Data shown ▸
File: src/rtl/seq_control_unit.sv
// Fetch/execute sequencer for the 4-bit processor: walks FETCH/OPERAND/EXEC,
// decodes the opcode into datapath enables and aborts on stalled ROM reads.
module seq_control_unit #(
  parameter int unsigned MEM_WAIT_MAX = 15
) (
  input  logic       clk,
  input  logic       reset,
  input  logic       mem_ready,
  input  logic [3:0] instr_op,
  input  logic       c_flag,
  input  logic       z_flag,
  input  logic       resume,
  output logic       fetch_req,
  output logic       ir_load,
  output logic       opr_load,
  output logic       pc_inc,
  output logic       pc_load,
  output logic       acc_en,
  output logic       flags_en,
  output logic [2:0] alu_sel,
  output logic       in_sel,
  output logic       out_en,
  output logic       halted,
  output logic       bus_error,
  output logic [2:0] state_dbg
);

  typedef enum logic [2:0] {
    S_IDLE    = 3'd0,
    S_FETCH   = 3'd1,
    S_OPERAND = 3'd2,
    S_EXEC    = 3'd3,
    S_HALT    = 3'd4
  } state_t;

  localparam logic [2:0] ALU_PASSB = 3'b000;
  localparam logic [2:0] ALU_ADD   = 3'b001;
  localparam logic [2:0] ALU_SUB   = 3'b010;
  localparam logic [2:0] ALU_AND   = 3'b011;
  localparam logic [2:0] ALU_OR    = 3'b100;
  localparam logic [2:0] ALU_NAND  = 3'b101;

  localparam logic [7:0] WAIT_MAX   = 8'(MEM_WAIT_MAX);
  localparam bit         TIMEOUT_EN = (MEM_WAIT_MAX != 0);

  state_t     state_q, state_d;
  logic [3:0] opcode_q, opcode_d;
  logic [7:0] wait_cnt_q, wait_cnt_d;
  logic       bus_error_q, bus_error_d;

  // Jumps (0xA..0xE) carry a target byte and need an OPERAND read.
  function automatic logic is_two_byte(input logic [3:0] op);
    return (op >= 4'hA) && (op <= 4'hE);
  endfunction

  always_comb begin
    state_d     = state_q;
    opcode_d    = opcode_q;
    wait_cnt_d  = '0;
    bus_error_d = bus_error_q;
    case (state_q)
      S_IDLE: state_d = S_FETCH;
      S_FETCH, S_OPERAND: begin
        if (mem_ready) begin
          if (state_q == S_FETCH) begin
            opcode_d = instr_op;
            state_d  = is_two_byte(instr_op) ? S_OPERAND : S_EXEC;
          end else begin
            state_d = S_EXEC;
          end
        end else if (TIMEOUT_EN && (wait_cnt_q == WAIT_MAX)) begin
          state_d     = S_HALT;
          bus_error_d = 1'b1;
        end else begin
          // Saturate so a disabled timeout never wraps the counter.
          wait_cnt_d = (wait_cnt_q == 8'hFF) ? wait_cnt_q : wait_cnt_q + 8'd1;
        end
      end
      S_EXEC: state_d = (opcode_q == 4'hF) ? S_HALT : S_FETCH;
      S_HALT: if (resume && !bus_error_q) state_d = S_FETCH;
      default: state_d = S_IDLE;
    endcase
  end

  always_ff @(posedge clk or posedge reset) begin
    if (reset) begin
      state_q     <= S_IDLE;
      opcode_q    <= '0;
      wait_cnt_q  <= '0;
      bus_error_q <= 1'b0;
    end else begin
      state_q     <= state_d;
      opcode_q    <= opcode_d;
      wait_cnt_q  <= wait_cnt_d;
      bus_error_q <= bus_error_d;
    end
  end

  always_comb begin
    fetch_req = 1'b0;
    ir_load   = 1'b0;
    opr_load  = 1'b0;
    pc_inc    = 1'b0;
    pc_load   = 1'b0;
    acc_en    = 1'b0;
    flags_en  = 1'b0;
    alu_sel   = ALU_PASSB;
    in_sel    = 1'b0;
    out_en    = 1'b0;
    case (state_q)
      S_FETCH: begin
        fetch_req = 1'b1;
        ir_load   = mem_ready;
        pc_inc    = mem_ready;
      end
      S_OPERAND: begin
        fetch_req = 1'b1;
        opr_load  = mem_ready;
        pc_inc    = mem_ready;
      end
      S_EXEC: begin
        case (opcode_q)
          4'h1: acc_en = 1'b1;
          4'h2: begin acc_en = 1'b1; flags_en = 1'b1; alu_sel = ALU_ADD;  end
          4'h3: begin acc_en = 1'b1; flags_en = 1'b1; alu_sel = ALU_SUB;  end
          4'h4: begin acc_en = 1'b1; flags_en = 1'b1; alu_sel = ALU_AND;  end
          4'h5: begin acc_en = 1'b1; flags_en = 1'b1; alu_sel = ALU_OR;   end
          4'h6: begin acc_en = 1'b1; flags_en = 1'b1; alu_sel = ALU_NAND; end
          4'h7: begin flags_en = 1'b1; alu_sel = ALU_SUB; end
          4'h8: begin acc_en = 1'b1; in_sel = 1'b1; end
          4'h9: out_en = 1'b1;
          4'hA: pc_load = 1'b1;
          4'hB: pc_load = c_flag;
          4'hC: pc_load = ~c_flag;
          4'hD: pc_load = z_flag;
          4'hE: pc_load = ~z_flag;
          default: ;
        endcase
      end
      default: ;
    endcase
  end

  assign halted    = (state_q == S_HALT);
  assign bus_error = bus_error_q;
  assign state_dbg = state_q;

endmodule

File: config.mk
export PLATFORM = sky130hd
export DESIGN_NAME = seq_control_unit
export DESIGN_NICKNAME = d
export VERILOG_FILES = /design/src/rtl/seq_control_unit.sv
export SDC_FILE = /design/constraint.sdc
export NUM_CORES = 1
export LEC_CHECK = 0
export BUFFER_PORTS_ARGS = -buffer_cell sky130_fd_sc_hd__buf_2
export CAP_MARGIN = 20
export CORE_MARGIN = 2
export CORE_UTILIZATION = 49
export CTS_CLUSTER_DIAMETER = 150
export CTS_CLUSTER_SIZE = 16
export DETAILED_ROUTE_END_ITERATION = 12
export PLACE_DENSITY = 0.78
export SETUP_SLACK_MARGIN = 0.05
export SLEW_MARGIN = 20
export SYNTH_ARGS = -nofsm -noshare
export SYNTH_HDL_FRONTEND = slang
export SYNTH_SLANG_ARGS = --single-unit
File: constraint.sdc
create_clock -name clk -period 1.8 [get_ports clk]
set_input_delay 0.09 -clock clk [delete_from_list [all_inputs] [get_ports clk]]
set_output_delay 0.09 -clock clk [all_outputs]
set_load 0.02 [all_outputs]
==> results.txt <==
----------------------------------------------------
[Power and ir drop]
  Pwr Density ... 1409 nW/um^2
  Max rail drop VDD ... 0.0007843 V
  Fraction of power consumed by combinational cells ... 50.1%
  Net Sw Power ... 0.7959 mW
  Static Leak ... 0.6329 nW
  Internal power ... 1.051 mW
  Portion of total power attributed to the clock network ... 13.0%
  Sw Share ... 43.09%
  Proportion of power drawn by flip-flops and latches ... 36.9%
  Final Total Pwr ... 1.847 mW

[Routing]
  Number of DRC markers after the initial detailed-route iteration ... 22
  DRC violations left ... 0
  Via count normalized by instance count ... 5.531
  Drt wl/cell ... 13.51 um
  Post-route ant nets ... 0
  First-pass detailed-route iteration total ... 4
  Total routed wirelength ... 2365 um
  Via count ... 968

[Min path]
  Cells on Worst Hold Path ... 2
  Hold WC Path Type ... in2reg

[CTS]
  CTS buffer count ... 3
  Number of H-tree branching levels ... 1
  Clock slew at reported path FFs ... 0.10 ns
  Clock Path Buffers ... 2
  Clock tree from TritonCTS ... done
  Insertion delay to the later sink of the worst-skew pair ... 0.29 ns
  Cell at the root of the clock tree ... sky130_fd_sc_hd__clkbuf_4
  Clock sinks ... 16

[Floorplanning]
  Horizontal die dimension ... 49.93 um
  Die height ... 49.93 um
  I/O pin cnt ... 27
  FP Rows ... 16
  Die Outline Area ... 2493 um^2
  Standard cell core area ... 1982 um^2
  Initial Utilization ... 52.15%

[Synth]
  Count of mapped cells out of synthesis ... 112
  Most area-consuming cells after synthesis ... sky130_fd_sc_hd__dfrtp_1, sky130_fd_sc_hd__nand3_1, sky130_fd_sc_hd__mux2_2, sky130_fd_sc_hd__nor2_1, sky130_fd_sc_hd__o21ai_0
  Synth top cells by count ... sky130_fd_sc_hd__dfrtp_1, sky130_fd_sc_hd__nor2_1, sky130_fd_sc_hd__nand2_1, sky130_fd_sc_hd__nand3_1, sky130_fd_sc_hd__o21ai_0
  Top cell type by total area after synthesis ... sky130_fd_sc_hd__dfrtp_1
  Proportion of synthesized flip-flops having asynchronous set or reset ... 100.0%
  Top-count cell post-synth ... sky130_fd_sc_hd__dfrtp_1
  Post-synthesis net count ... 123
  Synthesized area per cell ... 9.228 um^2
  Count of flip-flops with a built-in enable after synthesis ... 0
  Post-synthesis register bit count ... 16
  Count of unique library cells instantiated by Yosys ... 41
  Post-synthesis instance area ... 1033 um^2
  Primary FF master, synth ... sky130_fd_sc_hd__dfrtp_1
  Area share of the largest cell type after synthesis ... 38.74%
  Proportion of synthesized chip area in sequential cells ... 38.74%
  Count of warnings emitted by yosys ... 0

[Timing]
  Final Cycle Share ... 93.98%
  Worst Slack Setup Final ... 0.1084 ns
  Clock period minus worst slack ... 1.692 ns
  Clock tree skew after final layout ... 0.005392 ns
  Total count of hold-check failures in the final report ... 0
  Setup violations, final ... 0
  Worst hold slack ... 0.05540 ns
  Unrepaired setup endpoints after global routing ... yes
  Final Slew Violations ... 0
  Worst slew slack as a fraction of its limit ... 59.86%
  Worst slew pin tran ... 0.6014 ns
  Total negative slack ... 0 ns
  Maximum operating frequency ... 591.2 MHz

[Finish]
  Final standard cell utilization of the core ... 66.16%
  Diode count ... 0
  Register area ... 406.6 um^2
  Synthesis-to-layout area growth ... 26.88%
  Final #Nets ... 160
  Fraction of final layout cells sized beyond drive strength 1 ... 43.24%
  Fill cell instance count of the final layout ... 161
  Multi-input gate area ... 596.8 um^2

[Worst setup path]
  CP Max Fanout ... 8
  Worst Path Class, Setup ... reg2out
  Critical path capture point type ... output pin
  Maximum cell stage delay along the critical path ... 0.56 ns
  Startpoint kind of the worst setup timing path ... flop
  Worst reg-to-reg path cell count ... 5
  Cell-by-cell trace of the critical path ... nand2b_4 > nor3b_4 > or2_2 > buf_2
  Arrival time reported for the critical path endpoint ... 1.60 ns
  Critical Path RT ... 1.71 ns
  CP max-delay cell ... sky130_fd_sc_hd__dfrtp_1

[Global route]
  Pin count of the biggest net entering global routing ... 17
  Leftover overflow at the end of global routing ... 0
  Wire length of the first global-routing pass ... 3767 um
  Via count of the first global-routing pass ... 851
  Global-route usage over all layers ... 19.47%
  Antenna violations before repair ... 0

[Outcome]
  Result of the run ... finished clean

[Flow run]
  Max-cap viol count ... 0

[Place]
  Input/output buffers ... 26
  Half-perimeter wire length after placement ... 1659 um
  Setup slack after placement ... 0.1899 ns
  Final weighted congestion in routability-driven placement ... 0.8429

----------------------------------------------------
## sequential cells by signal, summed over array words and instances, names as in the netlist
name	cells
bus_error	1
opcode_q	4
wait_cnt_q	8
state_dbg	3
## worst max-delay path, delay by kind of cell (launching register included)
family,cells,cell delay [ns]
buffers and inverters,1,0.16
flip-flops,1,0.56
AND/OR/NAND/NOR,3,0.59
## metal layers
metal	vias to the layer above	share of wire (%)	global-route usage (%)
li1	478	-	-
met1	450	43	23.75
met2	36	50	33.78
met3	4	5.8	4.848
met4	0	1.1	5.556
met5	-	0	0
## power by group through the flow
stage | Sequential, mW | Clock (mW) | Combinational [mW]
detailed placement | 0.665 | 0 | 0.789
finish | 0.681 | 0.241 | 0.926
global route | 0.704 | 0.267 | 1.01
global placement | 0.657 | 0 | 0.766
floorplan | 0.577 | 0 | 0.693
CTS | 0.664 | 0.240 | 0.802
## layout by cell type, fill, tap and decap left out, types with 2 or more instances in the layout
master / Yosys / layout
sky130_fd_sc_hd__xnor2_1: 2 / 2
sky130_fd_sc_hd__buf_4: 0 / 10
sky130_fd_sc_hd__a21o_1: 2 / 2
sky130_fd_sc_hd__nor4_1: 2 / 2
sky130_fd_sc_hd__dfrtp_1: 16 / 11
sky130_fd_sc_hd__nand2_1: 9 / 9
sky130_fd_sc_hd__a211oi_1: 2 / 2
sky130_fd_sc_hd__mux2_2: 4 / 4
sky130_fd_sc_hd__dfrtp_2: 0 / 5
sky130_fd_sc_hd__buf_2: 0 / 26
sky130_fd_sc_hd__nor2_1: 11 / 9
sky130_fd_sc_hd__nand3_1: 9 / 9
sky130_fd_sc_hd__nor2_2: 0 / 2
sky130_fd_sc_hd__o31ai_1: 2 / 2
sky130_fd_sc_hd__inv_1: 6 / 6
sky130_fd_sc_hd__a21oi_1: 5 / 5
sky130_fd_sc_hd__nand3b_1: 2 / 2
sky130_fd_sc_hd__clkbuf_4: 0 / 3
sky130_fd_sc_hd__mux2i_1: 2 / 2
sky130_fd_sc_hd__o21ai_0: 7 / 6
sky130_fd_sc_hd__nand4_1: 2 / 2
sky130_fd_sc_hd__nor3b_2: 2 / 2
## layout make-up
| cell class | count | share of cell area, % |
|---|---|---|
| flip-flops and latches | 16 | 31.01 |
| well taps | 27 | 2.576 |
| multi-input cells | 85 | 45.52 |
| clock buffers | 4 | 2.767 |
| inverters | 6 | 1.718 |
| repair buffers | 37 | 16.41 |
## logic make-up after synthesis
kind of cell	count (synthesis)	share of synthesized area, %
and+or+nand+nor	49	27.84
buffers and inverters	11	5.689
AOI/OAI and AO/OA	25	16.10
DFF	16	38.74
xor gates and xnor gates	4	4.117
muxes	6	6.295
adders and majority gates	1	1.210
## path summary, 6_finish.rpt
| path | from | to | slack [ns] |
|---|---|---|---|
| worst min register to register | bus_error | bus_error | 0.50 |
| max in group asynchronous | reset | opcode_q[1] | 0.98 |
| worst max register to register | state_dbg[1] | wait_cnt_q[5] | 0.21 |
| min in group asynchronous | reset | state_dbg[2] | 0.40 |
| worst max-delay path | state_dbg[2] | pc_inc | 0.11 |
| worst min-delay path | instr_op[0] | opcode_q[0] | 0.06 |
## metrics by stage
stage          instance area (um^2)  instances
3_3_place_gp                   1190        163
2_1_floorplan                  1040        112
5_1_grt                        1311        175
6_report                       1311        175
3_5_place_dp                   1190        163
4_1_cts                        1244        168
## repair_timing
action                                  CTS  global route
hold buffers                              1             0
cloned                                    0             0
setup buffers                             0             7
endpoints found under the setup margin    2            10
hold endpoints to repair                 16             0
resized for setup                         2             8
pin swaps                                 0             2
Power figures use the tool's default switching activity.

What is needed ▸ All lines in the data above from the one with "export SYNTH_SLANG_ARGS = --single-unit" through the one with "Die height ... 49.93 um" must be repeated exactly, and no others.

Exercise result ▸
export SYNTH_SLANG_ARGS = --single-unit
File: constraint.sdc
create_clock -name clk -period 1.8 [get_ports clk]
set_input_delay 0.09 -clock clk [delete_from_list [all_inputs] [get_ports clk]]
set_output_delay 0.09 -clock clk [all_outputs]
set_load 0.02 [all_outputs]
==> results.txt <==
----------------------------------------------------
[Power and ir drop]
  Pwr Density ... 1409 nW/um^2
  Max rail drop VDD ... 0.0007843 V
  Fraction of power consumed by combinational cells ... 50.1%
  Net Sw Power ... 0.7959 mW
  Static Leak ... 0.6329 nW
  Internal power ... 1.051 mW
  Portion of total power attributed to the clock network ... 13.0%
  Sw Share ... 43.09%
  Proportion of power drawn by flip-flops and latches ... 36.9%
  Final Total Pwr ... 1.847 mW

[Routing]
  Number of DRC markers after the initial detailed-route iteration ... 22
  DRC violations left ... 0
  Via count normalized by instance count ... 5.531
  Drt wl/cell ... 13.51 um
  Post-route ant nets ... 0
  First-pass detailed-route iteration total ... 4
  Total routed wirelength ... 2365 um
  Via count ... 968

[Min path]
  Cells on Worst Hold Path ... 2
  Hold WC Path Type ... in2reg

[CTS]
  CTS buffer count ... 3
  Number of H-tree branching levels ... 1
  Clock slew at reported path FFs ... 0.10 ns
  Clock Path Buffers ... 2
  Clock tree from TritonCTS ... done
  Insertion delay to the later sink of the worst-skew pair ... 0.29 ns
  Cell at the root of the clock tree ... sky130_fd_sc_hd__clkbuf_4
  Clock sinks ... 16

[Floorplanning]
  Horizontal die dimension ... 49.93 um
  Die height ... 49.93 um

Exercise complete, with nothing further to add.